[src/rtl/resp_slot_sched.sv]
// Response-slot scheduler: buffers read responses and a temperature value
// and presents one winner per two-cycle slot. Optional macro: RESP_SLOT_EDC_EN.

package resp_slot_pkg;
    typedef struct packed {
        logic [7:0]  tag;
        logic [23:0] data;
    } pkt_t;
endpackage

module resp_slot_sched
    import resp_slot_pkg::*;
#(
    parameter int DEPTH      = 4,
    parameter int STARVE_MAX = 8
) (
    input  logic                  clk,
    input  logic                  rst_n,
    input  logic                  slot_phase,
    input  logic                  pkt_valid_in,
    input  logic                  pkt_retry_in,
    input  pkt_t                  pkt_in,
    input  logic [31:0]           edc_in,
    output logic                  pkt_ready,
    input  logic                  temp_req,
    input  logic [7:0]            temp_data_in,
    output logic                  temp_ack,
    output logic                  out_pkt_valid,
    output logic                  out_pkt_retry,
    output pkt_t                  out_pkt,
    output logic [31:0]           out_edc,
    output logic                  out_temp_valid,
    output logic [7:0]            out_temp_data,
    output logic [$clog2(DEPTH):0] fifo_level,
    output logic                  overflow
);

    localparam int AW = $clog2(DEPTH);

    typedef struct packed {
        pkt_t        pkt;
        logic        retry;
`ifdef RESP_SLOT_EDC_EN
        logic [31:0] edc;
`endif
    } entry_t;

    typedef enum logic [1:0] {IDLE, S0, S1} state_t;

    state_t      state;
    state_t      state_nxt;
    entry_t      mem [DEPTH];
    entry_t      wr_entry;
    entry_t      rd_entry;
    logic [AW:0] wr_ptr;
    logic [AW:0] rd_ptr;
    logic [AW:0] level;
    logic [AW:0] level_nxt;
    logic        push;
    logic        pop;
    logic        fifo_empty;
    logic        temp_full;
    logic [7:0]  temp_q;
    logic        capture;
    logic [7:0]  starve_cnt;
    logic        arb;
    logic        force_temp;
    logic        win_pkt;
    logic        win_temp;
    logic        clr;

    assign level      = wr_ptr - rd_ptr;
    assign fifo_empty = (level == '0);
    assign fifo_level = level;
    assign push       = pkt_valid_in && pkt_ready;
    assign pop        = win_pkt;
    assign level_nxt  = level + (AW+1)'(push) - (AW+1)'(pop);
    assign rd_entry   = mem[rd_ptr[AW-1:0]];
    assign capture    = temp_req && !temp_full;

    // Assemble the FIFO entry from the handler inputs
    always_comb begin
        wr_entry       = '0;
        wr_entry.pkt   = pkt_in;
        wr_entry.retry = pkt_retry_in;
`ifdef RESP_SLOT_EDC_EN
        wr_entry.edc   = edc_in;
`endif
    end

`ifndef RESP_SLOT_EDC_EN
    logic unused_edc;
    assign unused_edc = ^edc_in;
    assign out_edc    = '0;
`endif

    // FIFO storage; contents are dropped on reset by clearing the pointers
    always_ff @(posedge clk) begin
        if (push)
            mem[wr_ptr[AW-1:0]] <= wr_entry;
    end

    // FIFO pointers, registered ready and sticky overflow
    always_ff @(posedge clk or negedge rst_n) begin
        if (!rst_n) begin
            wr_ptr    <= '0;
            rd_ptr    <= '0;
            pkt_ready <= 1'b1;
            overflow  <= 1'b0;
        end else begin
            if (push)
                wr_ptr <= wr_ptr + (AW+1)'(1);
            if (pop)
                rd_ptr <= rd_ptr + (AW+1)'(1);
            pkt_ready <= (level_nxt != (AW+1)'(DEPTH));
            if (pkt_valid_in && !pkt_ready)
                overflow <= 1'b1;
        end
    end

    // Single-entry temperature holder with capture acknowledge
    always_ff @(posedge clk or negedge rst_n) begin
        if (!rst_n) begin
            temp_full <= 1'b0;
            temp_q    <= '0;
            temp_ack  <= 1'b0;
        end else begin
            temp_ack <= capture;
            if (capture) begin
                temp_full <= 1'b1;
                temp_q    <= temp_data_in;
            end else if (win_temp) begin
                temp_full <= 1'b0;
            end
        end
    end

    // Starvation counter: packet wins while temperature waits
    always_ff @(posedge clk or negedge rst_n) begin
        if (!rst_n)
            starve_cnt <= '0;
        else if (!temp_full || win_temp)
            starve_cnt <= '0;
        else if (win_pkt && starve_cnt != 8'(STARVE_MAX))
            starve_cnt <= starve_cnt + 8'd1;
    end

    // Slot FSM state register
    always_ff @(posedge clk or negedge rst_n) begin
        if (!rst_n)
            state <= IDLE;
        else
            state <= state_nxt;
    end

    // Slot FSM next state
    always_comb begin
        state_nxt = state;
        unique case (state)
            IDLE:    state_nxt = (win_pkt || win_temp) ? S0 : IDLE;
            S0:      state_nxt = S1;
            S1:      state_nxt = (win_pkt || win_temp) ? S0 : IDLE;
            default: state_nxt = IDLE;
        endcase
    end

    // Slot FSM decode: arbitration and clear controls
    always_comb begin
        arb        = slot_phase && (state != S0);
        force_temp = temp_full && (starve_cnt == 8'(STARVE_MAX));
        win_temp   = arb && (force_temp || (fifo_empty && temp_full));
        win_pkt    = arb && !force_temp && !fifo_empty;
        clr        = (arb && !win_temp && !win_pkt)
                   || (state == S1 && !slot_phase);
    end

    // Slot output registers, held stable across S0 and S1
    always_ff @(posedge clk or negedge rst_n) begin
        if (!rst_n) begin
            out_pkt_valid  <= 1'b0;
            out_pkt_retry  <= 1'b0;
            out_pkt        <= '0;
            out_temp_valid <= 1'b0;
            out_temp_data  <= '0;
`ifdef RESP_SLOT_EDC_EN
            out_edc        <= '0;
`endif
        end else if (win_pkt) begin
            out_pkt_valid  <= 1'b1;
            out_pkt_retry  <= rd_entry.retry;
            out_pkt        <= rd_entry.pkt;
            out_temp_valid <= 1'b0;
            out_temp_data  <= '0;
`ifdef RESP_SLOT_EDC_EN
            out_edc        <= rd_entry.edc;
`endif
        end else if (win_temp) begin
            out_pkt_valid  <= 1'b0;
            out_pkt_retry  <= 1'b0;
            out_pkt        <= '0;
            out_temp_valid <= 1'b1;
            out_temp_data  <= temp_q;
`ifdef RESP_SLOT_EDC_EN
            out_edc        <= '0;
`endif
        end else if (clr) begin
            out_pkt_valid  <= 1'b0;
            out_pkt_retry  <= 1'b0;
            out_pkt        <= '0;
            out_temp_valid <= 1'b0;
            out_temp_data  <= '0;
`ifdef RESP_SLOT_EDC_EN
            out_edc        <= '0;
`endif
        end
    end

endmodule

§

- [EXERCISE DETAILS] How many of the lines in the listing above hold the word "overflow"? Report only that figure.

- [SOLUTION TO THE PROBLEM] 4